Q: What could be worse than a worm in your apple?
A:
Only finding half a worm.

Q: What do computers eat for a snack?
A:
A fresh bag of computer chips!!

Q: Can you think of a word that starts with t, ends with t, and usually has a t in it?
A: A teapot!

Q: Why did the kids cross the playground?
A:
To swing and get on the other slide.

Parent: Knock knock.
Child:
Who’s there?
Parent: Ice-y.
Child:
Ice-y who?
Parent: Ice-y you trying not to laugh!

Q: Is there a kind of lion that doesn’t roar?
A: A dandy-lion. He’s a gentleman.

Q: What do you do to keep an astronaut’s baby from crying?
A: Take that little baby and rocket!

Q: Why was 6 afraid of 7?
A:
Because 7, 8, 9

Q: What would a cloud wear under his raincoat?
A:
He makes sure to wear his thunderwear.

Q: How do merpeople get a job?
A: They always look for kelp-wanted signs.

Q: What should you call a hamburger in space?
A:
Lost.

Q: What did the limestone say to the geologist?
A:
Don’t take me for granite!

Q: What do you call a duck that gets all A’s?
A:
A wise quacker.

Q: Why do the seagulls fly over the sea?
A: If they only flew over the bay, they’d all be bagels.

Q: How do you know what’s faster? The hot or cold?
A:
Hot is faster, it’s easy to catch a cold. 

Q: What has many leaves but never grows?
A:
Your notebook!

Q: Why did the computer catch a cold?
A:
Because it caught a virus. 

Q: You know, the invisible man got a job, but he quit!
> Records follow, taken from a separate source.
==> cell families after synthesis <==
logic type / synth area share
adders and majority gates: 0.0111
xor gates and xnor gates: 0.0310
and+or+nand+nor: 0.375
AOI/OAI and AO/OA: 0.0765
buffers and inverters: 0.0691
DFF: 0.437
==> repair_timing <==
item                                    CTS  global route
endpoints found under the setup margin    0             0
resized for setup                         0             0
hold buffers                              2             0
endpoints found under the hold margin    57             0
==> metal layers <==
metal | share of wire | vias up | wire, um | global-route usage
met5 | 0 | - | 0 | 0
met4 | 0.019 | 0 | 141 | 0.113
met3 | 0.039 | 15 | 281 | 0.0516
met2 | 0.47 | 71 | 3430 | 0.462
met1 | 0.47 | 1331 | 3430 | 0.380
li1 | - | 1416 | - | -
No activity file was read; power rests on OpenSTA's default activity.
--- src/flat_wrapper.sv ---
// flat-port wrapper written by rule: the top's interface ports become plain ports
module axi_csr_seq_flat 
#(
    parameter int AddrWidth     = 32,
    parameter int DataWidth     = 32,
    parameter int IdWidth       = 4,
    parameter int TimeoutCycles = 16
)
  (clk_axi, arst_axi_n, csr_valid, csr_rd_or_wr, csr_addr, csr_data_in, csr_ready, csr_error, csr_data_out, state_dbg, axi_aw_valid, axi_aw_addr, axi_aw_id, axi_w_valid, axi_w_data, axi_w_strb, axi_b_ready, axi_ar_valid, axi_ar_addr, axi_ar_id, axi_r_ready, axi_aw_ready, axi_w_ready, axi_b_valid, axi_b_id, axi_b_resp, axi_ar_ready, axi_r_valid, axi_r_id, axi_r_data, axi_r_resp, axi_r_last);
  axi_csr_seq_if #(.AddrWidth(AddrWidth), .DataWidth(DataWidth), .IdWidth(IdWidth)) axi_i ();
  input  logic clk_axi;
  input  logic arst_axi_n;
  output logic csr_valid;
  output logic csr_rd_or_wr;
  output logic [AddrWidth-1:0] csr_addr;
  output logic [DataWidth-1:0] csr_data_in;
  input  logic csr_ready;
  input  logic csr_error;
  input  logic [DataWidth-1:0] csr_data_out;
  output logic [2:0] state_dbg;
  input wire logic [$bits(axi_i.aw_valid)-1:0] axi_aw_valid;
  input wire logic [$bits(axi_i.aw_addr)-1:0] axi_aw_addr;
  input wire logic [$bits(axi_i.aw_id)-1:0] axi_aw_id;
  input wire logic [$bits(axi_i.w_valid)-1:0] axi_w_valid;
  input wire logic [$bits(axi_i.w_data)-1:0] axi_w_data;
  input wire logic [$bits(axi_i.w_strb)-1:0] axi_w_strb;
  input wire logic [$bits(axi_i.b_ready)-1:0] axi_b_ready;
  input wire logic [$bits(axi_i.ar_valid)-1:0] axi_ar_valid;
  input wire logic [$bits(axi_i.ar_addr)-1:0] axi_ar_addr;
  input wire logic [$bits(axi_i.ar_id)-1:0] axi_ar_id;
  input wire logic [$bits(axi_i.r_ready)-1:0] axi_r_ready;
  output wire logic [$bits(axi_i.aw_ready)-1:0] axi_aw_ready;
  output wire logic [$bits(axi_i.w_ready)-1:0] axi_w_ready;
  output wire logic [$bits(axi_i.b_valid)-1:0] axi_b_valid;
  output wire logic [$bits(axi_i.b_id)-1:0] axi_b_id;
  output wire logic [$bits(axi_i.b_resp)-1:0] axi_b_resp;
  output wire logic [$bits(axi_i.ar_ready)-1:0] axi_ar_ready;
  output wire logic [$bits(axi_i.r_valid)-1:0] axi_r_valid;
  output wire logic [$bits(axi_i.r_id)-1:0] axi_r_id;
  output wire logic [$bits(axi_i.r_data)-1:0] axi_r_data;
  output wire logic [$bits(axi_i.r_resp)-1:0] axi_r_resp;
  output wire logic [$bits(axi_i.r_last)-1:0] axi_r_last;
  assign axi_i.aw_valid = axi_aw_valid;
  assign axi_i.aw_addr = axi_aw_addr;
  assign axi_i.aw_id = axi_aw_id;
  assign axi_i.w_valid = axi_w_valid;
  assign axi_i.w_data = axi_w_data;
  assign axi_i.w_strb = axi_w_strb;
  assign axi_i.b_ready = axi_b_ready;
  assign axi_i.ar_valid = axi_ar_valid;
  assign axi_i.ar_addr = axi_ar_addr;
  assign axi_i.ar_id = axi_ar_id;
  assign axi_i.r_ready = axi_r_ready;
  assign axi_aw_ready = axi_i.aw_ready;
  assign axi_w_ready = axi_i.w_ready;
  assign axi_b_valid = axi_i.b_valid;
  assign axi_b_id = axi_i.b_id;
  assign axi_b_resp = axi_i.b_resp;
  assign axi_ar_ready = axi_i.ar_ready;
  assign axi_r_valid = axi_i.r_valid;
  assign axi_r_id = axi_i.r_id;
  assign axi_r_data = axi_i.r_data;
  assign axi_r_resp = axi_i.r_resp;
  assign axi_r_last = axi_i.r_last;
  axi_csr_seq #(.AddrWidth(AddrWidth), .DataWidth(DataWidth), .IdWidth(IdWidth), .TimeoutCycles(TimeoutCycles)) u_core (.clk_axi(clk_axi), .arst_axi_n(arst_axi_n), .axi(axi_i), .csr_valid(csr_valid), .csr_rd_or_wr(csr_rd_or_wr), .csr_addr(csr_addr), .csr_data_in(csr_data_in), .csr_ready(csr_ready), .csr_error(csr_error), .csr_data_out(csr_data_out), .state_dbg(state_dbg));
endmodule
Why is that!?
A:
He couldn’t see himself working there anymore.

Q: Who is supposed to keep the oceans clean?
A:
The mer-maids. 

Q: What did the astronaut say when he crashed into the moon?
A:
“I Apollo-gize.”

Q: Why didn’t the orange win the fruit race?
A:
It totally ran out of juice.

Q: Which dinosaur had the best vocabulary?
A:
That would be the thesaurus.

Q: Why did the little birdy go to the doctor?
A:
Because she needed tweetment.

Q: Why are dogs terrible at dancing?
A:
Because they all have two left feet.

Q: A wolf stubbed his toe and screamed and hollered. What did he yell?
A:
Owwwww-chy!

Q: There was a princess race, who won it?
A:
Rapunzel did, but only by a hair!

Bringing the Family Together

Humor is a great way to build up your family’s positive energy and help everyone bond over the ridiculous nature of life. By helping develop your child’s sense of humor, you can help them have a better outlook on life. You can prevent personality and mood disorders like depression from forming and help your child become better at social interactions.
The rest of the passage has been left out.